:: Supplied information

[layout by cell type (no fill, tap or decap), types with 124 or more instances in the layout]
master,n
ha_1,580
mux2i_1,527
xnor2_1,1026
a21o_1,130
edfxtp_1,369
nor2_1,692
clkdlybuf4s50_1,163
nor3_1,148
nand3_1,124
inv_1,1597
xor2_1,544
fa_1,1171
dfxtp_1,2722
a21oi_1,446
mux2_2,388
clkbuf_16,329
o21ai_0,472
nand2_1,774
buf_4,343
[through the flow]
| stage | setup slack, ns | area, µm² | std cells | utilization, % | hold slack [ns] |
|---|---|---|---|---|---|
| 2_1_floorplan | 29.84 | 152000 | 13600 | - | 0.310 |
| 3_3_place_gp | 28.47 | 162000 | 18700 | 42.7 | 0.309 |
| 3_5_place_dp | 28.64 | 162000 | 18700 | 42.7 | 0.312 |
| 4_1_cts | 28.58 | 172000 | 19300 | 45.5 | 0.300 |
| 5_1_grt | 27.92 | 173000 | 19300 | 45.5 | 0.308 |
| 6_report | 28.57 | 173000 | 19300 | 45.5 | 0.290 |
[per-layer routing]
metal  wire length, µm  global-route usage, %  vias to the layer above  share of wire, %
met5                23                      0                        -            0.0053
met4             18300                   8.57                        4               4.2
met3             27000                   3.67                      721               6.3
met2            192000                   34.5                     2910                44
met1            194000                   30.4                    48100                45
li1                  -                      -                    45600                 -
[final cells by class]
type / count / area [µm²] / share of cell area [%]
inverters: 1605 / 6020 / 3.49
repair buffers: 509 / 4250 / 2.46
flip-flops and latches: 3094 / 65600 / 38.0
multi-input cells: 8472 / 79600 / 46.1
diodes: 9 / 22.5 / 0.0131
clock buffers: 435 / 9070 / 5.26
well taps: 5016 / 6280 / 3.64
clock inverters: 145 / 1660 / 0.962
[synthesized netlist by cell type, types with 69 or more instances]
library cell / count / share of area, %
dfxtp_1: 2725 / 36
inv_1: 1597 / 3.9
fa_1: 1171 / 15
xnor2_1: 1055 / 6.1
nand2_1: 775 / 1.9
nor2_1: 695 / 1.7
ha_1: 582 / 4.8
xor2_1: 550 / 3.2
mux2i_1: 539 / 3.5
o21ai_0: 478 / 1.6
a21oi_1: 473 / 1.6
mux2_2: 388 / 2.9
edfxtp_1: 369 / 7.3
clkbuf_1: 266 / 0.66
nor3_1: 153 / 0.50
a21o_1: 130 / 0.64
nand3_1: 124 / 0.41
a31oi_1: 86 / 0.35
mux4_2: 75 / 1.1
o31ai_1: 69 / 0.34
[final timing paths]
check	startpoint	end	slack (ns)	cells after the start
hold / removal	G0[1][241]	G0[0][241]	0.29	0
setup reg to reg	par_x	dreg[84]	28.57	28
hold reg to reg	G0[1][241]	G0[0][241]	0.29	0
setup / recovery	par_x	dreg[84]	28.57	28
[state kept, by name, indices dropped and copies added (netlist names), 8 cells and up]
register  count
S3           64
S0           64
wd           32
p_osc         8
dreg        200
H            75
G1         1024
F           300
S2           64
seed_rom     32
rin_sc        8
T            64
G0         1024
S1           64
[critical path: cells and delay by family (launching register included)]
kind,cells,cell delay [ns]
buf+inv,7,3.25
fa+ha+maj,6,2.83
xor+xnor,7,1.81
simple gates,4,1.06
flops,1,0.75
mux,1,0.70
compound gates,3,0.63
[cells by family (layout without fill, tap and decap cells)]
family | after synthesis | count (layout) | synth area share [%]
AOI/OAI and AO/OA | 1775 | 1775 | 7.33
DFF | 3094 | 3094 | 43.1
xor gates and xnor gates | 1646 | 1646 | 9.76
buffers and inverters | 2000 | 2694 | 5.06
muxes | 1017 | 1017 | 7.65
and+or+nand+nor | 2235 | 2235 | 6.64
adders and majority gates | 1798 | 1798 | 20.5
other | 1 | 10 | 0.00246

::::

* What you need to do *
Above this task is a listing. Restate, word for word and with nothing added, the lines from the one with "a21oi_1: 473 / 1.6" through the one with "setup reg to".

* Result *
a21oi_1: 473 / 1.6
mux2_2: 388 / 2.9
edfxtp_1: 369 / 7.3
clkbuf_1: 266 / 0.66
nor3_1: 153 / 0.50
a21o_1: 130 / 0.64
nand3_1: 124 / 0.41
a31oi_1: 86 / 0.35
mux4_2: 75 / 1.1
o31ai_1: 69 / 0.34
[final timing paths]
check	startpoint	end	slack (ns)	cells after the start
hold / removal	G0[1][241]	G0[0][241]	0.29	0
setup reg to reg	par_x	dreg[84]	28.57	28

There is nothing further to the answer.